Weź moje serce, o Matko - Dziewico!
Gdzieindziej znaleźć spokój - rzecz daremna...
Gdy mnie czcze świata odgłosy przesycą.
Dziwnie mi słodka Twa mowa tajemna.
Lubię, gdy do mnie uśmiechniesz się szczerze,
Lubię Twe czoło W złocistej koronie -
Serce Ci moje przynoszę, w ofierze:
O Matko, ma dusza w Twej piękności tonie!
Znasz mą niestałość - weść me serce żywo!
Może dziś wieczór - moim już nie będzie
Będę złamaną, będę nieszczęśliwą,
Skoro je zdrożna namiętność posiędzie...
A więc je ukryj, jeśli się zdarzy,
Że o zwrot jego zaniosę błaganie,
To mi odpowiedz z wyżyn Twych ołtarzy,
Żeś je na wieczno wzięła nieoddanie.
Uczyń mnie czystą w Twych oczach, Przeczysta!

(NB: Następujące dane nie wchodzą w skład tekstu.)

[src/rtl/serv_wb_arbiter.sv]
// Purpose : shares one Wishbone classic master between the ibus (fetch) and dbus (load/store) requesters.
// Latency : request seen at edge N -> o_wb_cyc after N; i_wb_ack at edge M -> o_*_ack after M.
// Backpr. : the non-owner is held off until the owner's ack/abort/timeout returns the arbiter to IDLE.
// Ports   : clk/i_rst_n (async active-low); i_ibus_* / o_ibus_* fetch side; i_dbus_* / o_dbus_* data side;
//           o_wb_* / i_wb_* shared master. o_*_err pulses only when SERV_ARB_TIMEOUT_EN is defined.
// Options : FAIR=1 round-robin on contention, FAIR=0 dbus wins; `define SERV_ARB_TIMEOUT_EN enables the
//           TIMEOUT_W-bit bus timeout, otherwise transactions wait indefinitely and errs are tied to 0.
module serv_wb_arbiter #(
   parameter int unsigned FAIR      = 1,
   parameter int unsigned TIMEOUT_W = 8
) (
   input  logic        clk,
   input  logic        i_rst_n,
   input  logic [31:0] i_ibus_adr,
   input  logic        i_ibus_cyc,
   output logic [31:0] o_ibus_rdt,
   output logic        o_ibus_ack,
   output logic        o_ibus_err,
   input  logic [31:0] i_dbus_adr,
   input  logic [31:0] i_dbus_dat,
   input  logic [3:0]  i_dbus_sel,
   input  logic        i_dbus_we,
   input  logic        i_dbus_cyc,
   output logic [31:0] o_dbus_rdt,
   output logic        o_dbus_ack,
   output logic        o_dbus_err,
   output logic [31:0] o_wb_adr,
   output logic [31:0] o_wb_dat,
   output logic [3:0]  o_wb_sel,
   output logic        o_wb_we,
   output logic        o_wb_cyc,
   input  logic [31:0] i_wb_rdt,
   input  logic        i_wb_ack
);

   typedef enum logic [1:0] {S_IDLE = 2'd0, S_IBUS = 2'd1, S_DBUS = 2'd2} state_t;

   state_t      r_state, w_state_nxt;
   logic        r_last_dbus;   // 1 = most recent grant went to dbus
   logic        r_ibus_ack, r_dbus_ack, r_wb_cyc, r_wb_we;
   logic [31:0] r_ibus_rdt, r_dbus_rdt, r_wb_adr, r_wb_dat;
   logic [3:0]  r_wb_sel;

   logic w_ibus_elig, w_dbus_elig;
   logic w_grant_i, w_grant_d;
   logic w_own_cyc, w_done, w_abort, w_tmo;

   // A requester whose ack/err is high this cycle is still dropping cyc, so it is not eligible yet.
   assign w_ibus_elig = i_ibus_cyc & ~r_ibus_ack & ~o_ibus_err;
   assign w_dbus_elig = i_dbus_cyc & ~r_dbus_ack & ~o_dbus_err;

   always_comb begin
      w_state_nxt = r_state;
      w_grant_i   = 1'b0;
      w_grant_d   = 1'b0;
      w_done      = 1'b0;
      w_abort     = 1'b0;
      w_own_cyc   = (r_state == S_DBUS) ? i_dbus_cyc : i_ibus_cyc;
      case (r_state)
         S_IDLE: begin
            // dbus wins contention when unfair, or when ibus had the previous grant.
            w_grant_d = w_dbus_elig & (~w_ibus_elig | (FAIR == 0) | ~r_last_dbus);
            w_grant_i = w_ibus_elig & ~w_grant_d;
            if (w_grant_d)
               w_state_nxt = S_DBUS;
            else if (w_grant_i)
               w_state_nxt = S_IBUS;
         end
         S_IBUS, S_DBUS: begin
            // Priority: slave ack, then owner abort, then timeout.
            w_done  = i_wb_ack;
            w_abort = ~i_wb_ack & ~w_own_cyc;
            if (w_done | w_abort | w_tmo)
               w_state_nxt = S_IDLE;
         end
         default: w_state_nxt = S_IDLE;
      endcase
   end

   always_ff @(posedge clk or negedge i_rst_n) begin
      if (!i_rst_n) begin
         r_state     <= S_IDLE;
         r_last_dbus <= 1'b0;
         r_ibus_ack  <= 1'b0;
         r_dbus_ack  <= 1'b0;
         r_ibus_rdt  <= 32'h0;
         r_dbus_rdt  <= 32'h0;
         r_wb_cyc    <= 1'b0;
         r_wb_adr    <= 32'h0;
         r_wb_dat    <= 32'h0;
         r_wb_sel    <= 4'h0;
         r_wb_we     <= 1'b0;
      end else begin
         r_state    <= w_state_nxt;
         r_ibus_ack <= 1'b0;
         r_dbus_ack <= 1'b0;
         if (w_grant_d) begin
            r_wb_cyc    <= 1'b1;
            r_wb_adr    <= i_dbus_adr;
            r_wb_dat    <= i_dbus_dat;
            r_wb_sel    <= i_dbus_sel;
            r_wb_we     <= i_dbus_we;
            r_last_dbus <= 1'b1;
         end else if (w_grant_i) begin
            r_wb_cyc    <= 1'b1;
            r_wb_adr    <= i_ibus_adr;
            r_wb_dat    <= 32'h0;
            r_wb_sel    <= 4'hF;
            r_wb_we     <= 1'b0;
            r_last_dbus <= 1'b0;
         end
         if (w_done) begin
            r_wb_cyc <= 1'b0;
            if (r_state == S_IBUS) begin
               r_ibus_ack <= 1'b1;
               r_ibus_rdt <= i_wb_rdt;
            end else begin
               r_dbus_ack <= 1'b1;
               r_dbus_rdt <= i_wb_rdt;
            end
         end else if (w_abort) begin
            r_wb_cyc <= 1'b0;
         end else if (w_tmo) begin
            r_wb_cyc <= 1'b0;
            if (r_state == S_IBUS)
               r_ibus_rdt <= 32'h0;
            else
               r_dbus_rdt <= 32'h0;
         end
      end
   end

`ifdef SERV_ARB_TIMEOUT_EN
   // Firing one count early makes err appear on the edge the counter reaches all-ones,
   // i.e. 2^TIMEOUT_W-1 cycles after the grant.
   localparam logic [TIMEOUT_W-1:0] TMO_LAST = {TIMEOUT_W{1'b1}} - 1'b1;

   logic [TIMEOUT_W-1:0] r_tmo_cnt;
   logic                 r_ibus_err, r_dbus_err;

   assign w_tmo = (r_state != S_IDLE) & ~i_wb_ack & w_own_cyc & (r_tmo_cnt == TMO_LAST);

   always_ff @(posedge clk or negedge i_rst_n) begin
      if (!i_rst_n) begin
         r_tmo_cnt  <= '0;
         r_ibus_err <= 1'b0;
         r_dbus_err <= 1'b0;
      end else begin
         r_ibus_err <= w_tmo & (r_state == S_IBUS);
         r_dbus_err <= w_tmo & (r_state == S_DBUS);
         if (w_grant_i | w_grant_d)
            r_tmo_cnt <= '0;
         else if ((r_state != S_IDLE) & ~i_wb_ack)
            r_tmo_cnt <= r_tmo_cnt + 1'b1;
      end
   end

   assign o_ibus_err = r_ibus_err;
   assign o_dbus_err = r_dbus_err;
`else
   // Keeps the width parameter referenced in builds without the timeout.
   localparam int unsigned tmo_w_unused = TIMEOUT_W;

   assign w_tmo      = 1'b0;
   assign o_ibus_err = 1'b0;
   assign o_dbus_err = 1'b0;
`endif

   assign o_ibus_rdt = r_ibus_rdt;
   assign o_ibus_ack = r_ibus_ack;
   assign o_dbus_rdt = r_dbus_rdt;
   assign o_dbus_ack = r_dbus_ack;
   assign o_wb_adr   = r_wb_adr;
   assign o_wb_dat   = r_wb_dat;
   assign o_wb_sel   = r_wb_sel;
   assign o_wb_we    = r_wb_we;
   assign o_wb_cyc   = r_wb_cyc;

endmodule

[config.mk]
export PLATFORM = sky130hd
export DESIGN_NAME = serv_wb_arbiter
export DESIGN_NICKNAME = d
export VERILOG_FILES = /design/src/rtl/serv_wb_arbiter.sv
export SDC_FILE = /design/constraint.sdc
export NUM_CORES = 1
export LEC_CHECK = 0
export CORE_MARGIN = 2
export CORE_UTILIZATION = 38
export DETAILED_ROUTE_END_ITERATION = 16
export PLACE_DENSITY = 0.87
export SLEW_MARGIN = 20
export SYNTH_ARGS = -nofsm -noshare
export SYNTH_HDL_FRONTEND = slang
export SYNTH_SLANG_ARGS = --single-unit
[constraint.sdc]
create_clock -name clk -period 1.5 [get_ports clk]
set_input_delay 0.45 -clock clk [delete_from_list [all_inputs] [get_ports clk]]
set_output_delay 0.45 -clock clk [all_outputs]
set_load 0.02 [all_outputs]
Word level (Yosys, flattened, before mapping)
Index checks and enable logic that the tools add are counted.

Output and inout port bits: 138. Word-level logic and storage cells: 63. Bits of input ports: 138. Bits in registers: 139.

Bitwise gates (word level): 15. Reduce and logical (&&, ||, !) cells: 7. Multiplexer cells: 26. Eq/ne operators: 4.

Operators with widths (number): 2-to-1 mux 32 bit (4); 2-to-1 mux 1 bit (16); 2-to-1 mux 4 bit (2); NOT 1 bit (8); 2-to-1 mux 2 bit (3); AND reduction 2 bit (3); AND 1 bit (5); case mux 2 bit (2 select lines) (1); nonzero test 4 bit (1); inequality test 3 bit, second input constant (1); equality test 2 x 1 -> 1 bit, second input constant (1); equality test 2 bit, second input constant (1); zero test 2 bit (1); inequality test 2 bit, second input constant (1); bitwise OR 1 bit (2); nonzero test 2 bit (1); OR reduction 2 bit (1).

Longest topological paths before layout
Word-level depth: 12. Gate-level depth with buffers: 9. Gate-level depth less buffers: 5.

Worst setup path after synthesis
OpenSTA, ideal clock, no wires.

Path type: register to register. Start point: reg r_state[0]. End point: reg r_wb_dat[26] (netlist: o_wb_dat[26]). Path buffers: 4. Data required time: 1379 ps. Path slack: -189 ps. Cell stages (with the launch flop): 10. Library setup time: 121 ps. Period minus slack after synthesis: 1689 ps. Arrival: 1568 ps. Cell sequence: dfrtp_1 > inv_1 > ha_1 > buf_4 > and3b_1 > buf_6 > and2_4 > buf_6 > buf_6 > a22o_1.

Longest elaborated chain between the ends: 3. Elaborated cells on any way between the ends: 5. Those cells by class: 3 x mux; 2 x reduce/logical.

Ends and longest elaborated chain: start: declaration (RTL line 38) `state_t r_state, w_state_nxt;`; start signal: assignment (RTL line 94) `r_state <= w_state_nxt;`; zero test 2 bit (*) (RTL line 59) `case (r_state)`; 2-to-1 mux 1 bit (RTL line 59); 2-to-1 mux 32 bit / nonzero test 2 bit (equally long branches); end signal: assignment (RTL line 100) `r_wb_dat <= i_dbus_dat;`; end: declaration (RTL line 41) `logic [31:0] r_ibus_rdt, r_dbus_rdt, r_wb_adr, r_wb_dat;`.

Mark *: on every way between the ends. The rest lies on a longest branch, timed or not. A chain may end at the register's enable or synchronous reset.

Worst setup path in the final report
Start point: reg r_state[0]. End point: reg r_dbus_rdt[24] (netlist: o_dbus_rdt[24]).

Longest elaborated chain between the ends: 4. Elaborated cells on any way between the ends: 6. Those cells by class: 2 x eq/ne; 1 x mux; 1 x bitwise; 2 x reduce/logical.

Ends and longest elaborated chain: equality test 2 bit / equality test 2 x 1 -> 1 bit (equally long branches) (RTL line 59, 114); OR reduction 2 bit (RTL line 59); 2-to-1 mux 1 bit (RTL line 59); AND reduction 2 bit (no line) (*); end signal: assignment (RTL line 119) `r_dbus_rdt <= i_wb_rdt;`; end: declaration (RTL line 41).

Marked as above.

==> results.toml <==
[setup_path]
cp-end-kind = "flop"
r2r_end = "o_dbus_rdt[24]"
crit_fanout = 8
ff2ff_setup_slack_ps = -120
cp-start-kind = "flop"
reg2reg_depth = 6
r2r-start = "r_state[0]"
cp.required_ps = 1790
critPathArrivalTime_ps = 1910
crit_type = "reg2reg"

[drt]
viasPerCell = 5.463
wl_per_cell_um = 21.37
routed_wl_um = 21010
ant_nets = 0
first_iter_violations = 206
firstDrtPassIters = 4
vias = 5370
drc_errors = 0

[sta]
setup_viol = 89
rsz0062_at_grt = "yes"
setup_tns_ps = -4347
fin_ws_ps = -119.9
finalMaxSlewViolations = 0
final-hold-violation-count = 0
holdWs_ps = 467.5
fin_skew_ps = 7.773
min_period_ps = 1620
clock.fmax_mhz = 617.3
fin_crit_sh_pct = 108.0

[pwr]
p_leak_nw = 4.465
power_density_mw_per_mm2 = 2393
irDropWorstVdd_uv = 1083
finalPower_mw = 23.44

[synth]
synth_seq_cells = 139
synth_area_leaders = "dfrtp_1, mux2_2, o2bb2ai_1"
ys_warn_count = 0
ys_types = 29
mappedNetlistArea_mm2 = 0.006002
syn_avg_cell_area_um2 = 13.46
synthCells = 446
yosysSeqAreaShare_pct = 57.95
synth_top_area_cell = "dfrtp_1"
synth_top_area_share_pct = 57.95

[placement]
place_area_mm2 = 0.009183
gp_congestion = 0.8910
dp_hpwl_um = 13270
port_buffers = 273

[global_routing]
grt_max_degree = 50
grt_pass1_wl_um = 29930
gr-total-overflow = 0
antenna_found_initial = 0
grt_usage_pct = 22.94
grt_pass1_vias = 5617

[final_layout]
antenna_cells = 0
final_common_cell = "dfrtp_1"
syn2layout_area_growth_pct = 63.25
multi_input_area_mm2 = 0.002571
design_area_mm2 = 0.009798
fillers = 1176
nets = 900
final_cell_mix = "dfrtp_1, clkdlybuf4s50_1, buf_2, mux2_2, o2bb2ai_1"
drive_gt1_share_pct = 44.30
layout.area.seq_mm2 = 0.003480

[clock_tree]
cts_inserted_buffers = 17
cts_tree = "yes"
htreeDepth = 4
clkLatencyLatePin_ps = 410
cts_root_buffer = "clkbuf_16"
clkSinkCount = 139
cts.path.max_buffers = 2
cts.clk_slew.worst_paths_ps = 60

[floorplanning]
num_rows = 45
fp.dieW_um = 129.7
start_util_pct = 39.19
core_region_area_mm2 = 0.01531
io_pins = 276
die_h_um = 129.7
die_area_mm2 = 0.01682

[run]
maxCapViolCount = 0

[outcome]
outcome = "finished with violations"
violations = "negative setup slack"

[worst_hold_path]
hold_path_class = "in2async"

I te trzy cnoty, które Cię wstawiły,
Wiara, Nadzieja i Miłość strzelista -
Niech mnie przez życie wiodą do mogiły.
A gdy już stanę u progu wieczności,
Przyjmij mnie Matko jak jedno z swych dzieci!
I niech duch skory w krainę światłości
Na białych skrzydłach gołębicy wzleci.